`src/sv/mjt_pkg.sv`:
```
// Shared types, constants and helpers for the minimum-jerk trajectory generator.
// No dependencies; every other file imports this package.
package mjt_pkg;

    localparam int VAL_W     = 32;
    localparam int STEP_W    = 16;
    localparam int RATE_W    = 16;
    localparam int PH_FRAC   = 28;
    localparam int PH_W      = PH_FRAC + 1;
    localparam int DIV_W     = 56;
    localparam int DIV_CNT_W = $clog2(DIV_W + 1);
    localparam int DEN_W     = STEP_W;
    localparam int MUL_A_W   = 40;
    localparam int MUL_B_W   = 36;
    localparam int MUL_P_W   = MUL_A_W + MUL_B_W;
    localparam int ACC_CLIP_EXP = 40;
    localparam int ADDR_W    = 4;

    localparam logic [32:0] INNER_BASE = 33'(10) << PH_FRAC;
    localparam logic [29:0] PH_ONE2    = 30'(1) << PH_FRAC;
    localparam logic [PH_W-1:0] PH_ONE = PH_W'(1) << PH_FRAC;

    typedef enum logic [3:0] {
        OP_NONE, OP_STEP, OP_DIV_S, OP_S2, OP_S3, OP_U, OP_P, OP_G,
        OP_H, OP_PM, OP_VX, OP_DIV_V, OP_AX, OP_DIV_A1, OP_DIV_A2, OP_EMIT
    } op_t;

    typedef struct packed {
        op_t op;
    } cmd_t;

    typedef struct packed {
        logic active;
        logic div_done;
        logic clip;
        logic out_free;
    } stat_t;

    typedef struct packed {
        logic [VAL_W-1:0]  start_pos;
        logic [VAL_W-1:0]  target_pos;
        logic [RATE_W-1:0] rate;
        logic [STEP_W-1:0] steps;
    } cfg_t;

    typedef enum logic [ADDR_W-3:0] {
        REG_START  = 2'd0,
        REG_TARGET = 2'd1,
        REG_RATE   = 2'd2,
        REG_STEPS  = 2'd3
    } reg_idx_t;

    // Saturate a magnitude with sign to the signed output range; MSB is the clip flag.
    function automatic logic [VAL_W:0] sat_mag(input logic [DIV_W-1:0] mag, input logic neg);
        logic over;
        logic [VAL_W-1:0] val;
        begin
            if (neg) begin
                over = (|mag[DIV_W-1:VAL_W]) || (mag[VAL_W-1] && (|mag[VAL_W-2:0]));
                val  = over ? {1'b1, {(VAL_W-1){1'b0}}} : (~mag[VAL_W-1:0] + 1'b1);
            end else begin
                over = |mag[DIV_W-1:VAL_W-1];
                val  = over ? {1'b0, {(VAL_W-1){1'b1}}} : mag[VAL_W-1:0];
            end
            sat_mag = {over, val};
        end
    endfunction

endpackage

```
`src/sv/mjt_ctrl.sv`:
```
// Controller state machine: sequences the datapath operations for one tick.
// Depends on mjt_pkg.
module mjt_ctrl (
    input  logic           aclk,
    input  logic           aresetn,
    input  logic           s_valid,
    output logic           s_ready,
    input  mjt_pkg::stat_t stat,
    output mjt_pkg::cmd_t  cmd
);
    import mjt_pkg::*;

    typedef enum logic [19:0] {
        S_IDLE    = 20'h00001,
        S_CHECK   = 20'h00002,
        S_DIV_S   = 20'h00004,
        S_WAIT_S  = 20'h00008,
        S_S2      = 20'h00010,
        S_S3      = 20'h00020,
        S_U       = 20'h00040,
        S_P       = 20'h00080,
        S_G       = 20'h00100,
        S_H       = 20'h00200,
        S_PM      = 20'h00400,
        S_VX      = 20'h00800,
        S_DIV_V   = 20'h01000,
        S_WAIT_V  = 20'h02000,
        S_AX      = 20'h04000,
        S_DIV_A1  = 20'h08000,
        S_WAIT_A1 = 20'h10000,
        S_DIV_A2  = 20'h20000,
        S_WAIT_A2 = 20'h40000,
        S_EMIT    = 20'h80000
    } state_t;

    state_t state_reg, state_next;

    always_comb begin
        state_next = state_reg;
        cmd.op     = OP_NONE;
        unique case (state_reg)
            S_IDLE: begin
                if (s_valid) begin
                    cmd.op     = OP_STEP;
                    state_next = S_CHECK;
                end
            end
            S_CHECK:   state_next = stat.active ? S_DIV_S : S_EMIT;
            S_DIV_S:   begin cmd.op = OP_DIV_S; state_next = S_WAIT_S; end
            S_WAIT_S:  if (stat.div_done) begin state_next = S_S2; end
            S_S2:      begin cmd.op = OP_S2; state_next = S_S3; end
            S_S3:      begin cmd.op = OP_S3; state_next = S_U; end
            S_U:       begin cmd.op = OP_U;  state_next = S_P; end
            S_P:       begin cmd.op = OP_P;  state_next = S_G; end
            S_G:       begin cmd.op = OP_G;  state_next = S_H; end
            S_H:       begin cmd.op = OP_H;  state_next = S_PM; end
            S_PM:      begin cmd.op = OP_PM; state_next = S_VX; end
            S_VX:      begin cmd.op = OP_VX; state_next = S_DIV_V; end
            S_DIV_V:   begin cmd.op = OP_DIV_V; state_next = S_WAIT_V; end
            S_WAIT_V:  if (stat.div_done) begin state_next = S_AX; end
            S_AX:      begin cmd.op = OP_AX; state_next = S_DIV_A1; end
            S_DIV_A1:  begin cmd.op = OP_DIV_A1; state_next = S_WAIT_A1; end
            S_WAIT_A1: if (stat.div_done) begin state_next = S_DIV_A2; end
            S_DIV_A2: begin
                cmd.op     = OP_DIV_A2;
                state_next = stat.clip ? S_EMIT : S_WAIT_A2;
            end
            S_WAIT_A2: if (stat.div_done) begin state_next = S_EMIT; end
            S_EMIT: begin
                if (stat.out_free) begin
                    cmd.op     = OP_EMIT;
                    state_next = S_IDLE;
                end
            end
            default:   state_next = S_IDLE;
        endcase
    end

    always_ff @(posedge aclk) begin
        if (!aresetn) begin
            state_reg <= S_IDLE;
        end else begin
            state_reg <= state_next;
        end
    end

    assign s_ready = (state_reg == S_IDLE);

endmodule

```
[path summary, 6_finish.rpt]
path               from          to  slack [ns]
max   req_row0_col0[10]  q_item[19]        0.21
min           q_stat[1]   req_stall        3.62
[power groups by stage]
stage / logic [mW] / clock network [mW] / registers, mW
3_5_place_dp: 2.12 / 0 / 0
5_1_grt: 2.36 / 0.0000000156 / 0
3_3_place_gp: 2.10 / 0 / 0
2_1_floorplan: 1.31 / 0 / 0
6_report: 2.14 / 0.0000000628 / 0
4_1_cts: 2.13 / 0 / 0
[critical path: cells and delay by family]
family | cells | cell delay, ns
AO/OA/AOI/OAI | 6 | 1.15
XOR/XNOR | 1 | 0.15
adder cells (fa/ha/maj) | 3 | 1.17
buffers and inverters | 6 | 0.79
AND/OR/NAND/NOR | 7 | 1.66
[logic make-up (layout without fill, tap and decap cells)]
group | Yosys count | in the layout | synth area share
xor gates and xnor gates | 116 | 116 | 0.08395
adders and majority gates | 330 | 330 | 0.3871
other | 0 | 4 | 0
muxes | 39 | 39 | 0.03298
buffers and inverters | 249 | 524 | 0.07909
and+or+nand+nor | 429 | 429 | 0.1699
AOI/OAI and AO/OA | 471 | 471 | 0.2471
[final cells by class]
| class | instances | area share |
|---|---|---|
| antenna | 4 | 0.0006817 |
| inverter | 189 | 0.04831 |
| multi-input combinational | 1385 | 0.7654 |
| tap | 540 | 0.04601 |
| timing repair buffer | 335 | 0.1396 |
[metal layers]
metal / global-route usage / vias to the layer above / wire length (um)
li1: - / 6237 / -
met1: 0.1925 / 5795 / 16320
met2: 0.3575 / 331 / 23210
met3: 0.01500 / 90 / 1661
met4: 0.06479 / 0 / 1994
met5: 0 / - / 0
**src/hdl/rmq_pkg.sv**
```systemverilog
package rmq_pkg;

   localparam int DATA_WIDTH_DEF    = 16;
   localparam int FRACTION_BITS_DEF = 14;
   localparam int QUEUE_DEPTH       = 4;

   // quaternion component order on the result side
   typedef enum logic [1:0] {
      SLOT_X,
      SLOT_Y,
      SLOT_Z,
      SLOT_W
   } slot_type;

   typedef struct packed {
      logic full;
      logic empty;
   } qstat_type;

   // width of the clamped square-root argument, unsigned
   function automatic int arg_width(input int dw, input int fb);
      int wide;
      wide = (dw > fb + 1) ? dw : fb + 1;
      return wide + 2;
   endfunction

   // width of one queued item: root slot, argument, three signed terms
   function automatic int item_width(input int dw, input int fb);
      return 2 + arg_width(dw, fb) + 3 * (dw + 1);
   endfunction

endpackage

```
**src/hdl/rmq_queue.sv**
```systemverilog
module rmq_queue import rmq_pkg::*; #(
   parameter int WIDTH = 8
) (
   input  logic             clock,
   input  logic             reset,
   input  logic             push,
   input  logic [WIDTH-1:0] push_data,
   input  logic             pop,
   output qstat_type        stat,
   output logic [WIDTH-1:0] head
);

   localparam int PW = $clog2(QUEUE_DEPTH);
   localparam int CW = $clog2(QUEUE_DEPTH + 1);

   logic [WIDTH-1:0] mem_ff [QUEUE_DEPTH];
   logic [PW-1:0]    wr_ff, wr_in, rd_ff, rd_in;
   logic [CW-1:0]    count_ff, count_in;
   logic             do_pop;

   assign stat.full  = (count_ff == CW'(QUEUE_DEPTH));
   assign stat.empty = (count_ff == '0);
   assign do_pop     = pop && !stat.empty;
   assign head       = mem_ff[rd_ff];

   always_comb begin
      wr_in    = push ? PW'(wr_ff + 1'b1) : wr_ff;
      rd_in    = do_pop ? PW'(rd_ff + 1'b1) : rd_ff;
      count_in = count_ff;
      if (push && !do_pop) count_in = CW'(count_ff + 1'b1);
      if (!push && do_pop) count_in = CW'(count_ff - 1'b1);
   end

   always_ff @(posedge clock) begin
      if (reset) begin
         wr_ff    <= '0;
         rd_ff    <= '0;
         count_ff <= '0;
      end else begin
         wr_ff    <= wr_in;
         rd_ff    <= rd_in;
         count_ff <= count_in;
      end
   end

   always_ff @(posedge clock) begin
      if (push) mem_ff[wr_ff] <= push_data;
   end

   a_count_bound: assert property (@(posedge clock) disable iff (reset)
      count_ff <= CW'(QUEUE_DEPTH)) else $error("queue count overrun");

   a_ptr_track: assert property (@(posedge clock) disable iff (reset)
      PW'(wr_ff - rd_ff) == PW'(count_ff)) else $error("queue pointers out of step");

   a_push_grows: assert property (@(posedge clock) disable iff (reset)
      (push && !do_pop) |=> count_ff == CW'($past(count_ff) + 1'b1))
      else $error("queue push lost");

endmodule

```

### [Work to complete]
Restate word for word the lines in the material above from the one with "189 | 0.04831 |" to the one with "met4: 0.06479 / 0 / 1994"; both of those lines count, and nothing else does.

### [Solved problem]
| inverter | 189 | 0.04831 |
| multi-input combinational | 1385 | 0.7654 |
| tap | 540 | 0.04601 |
| timing repair buffer | 335 | 0.1396 |
[metal layers]
metal / global-route usage / vias to the layer above / wire length (um)
li1: - / 6237 / -
met1: 0.1925 / 5795 / 16320
met2: 0.3575 / 331 / 23210
met3: 0.01500 / 90 / 1661
met4: 0.06479 / 0 / 1994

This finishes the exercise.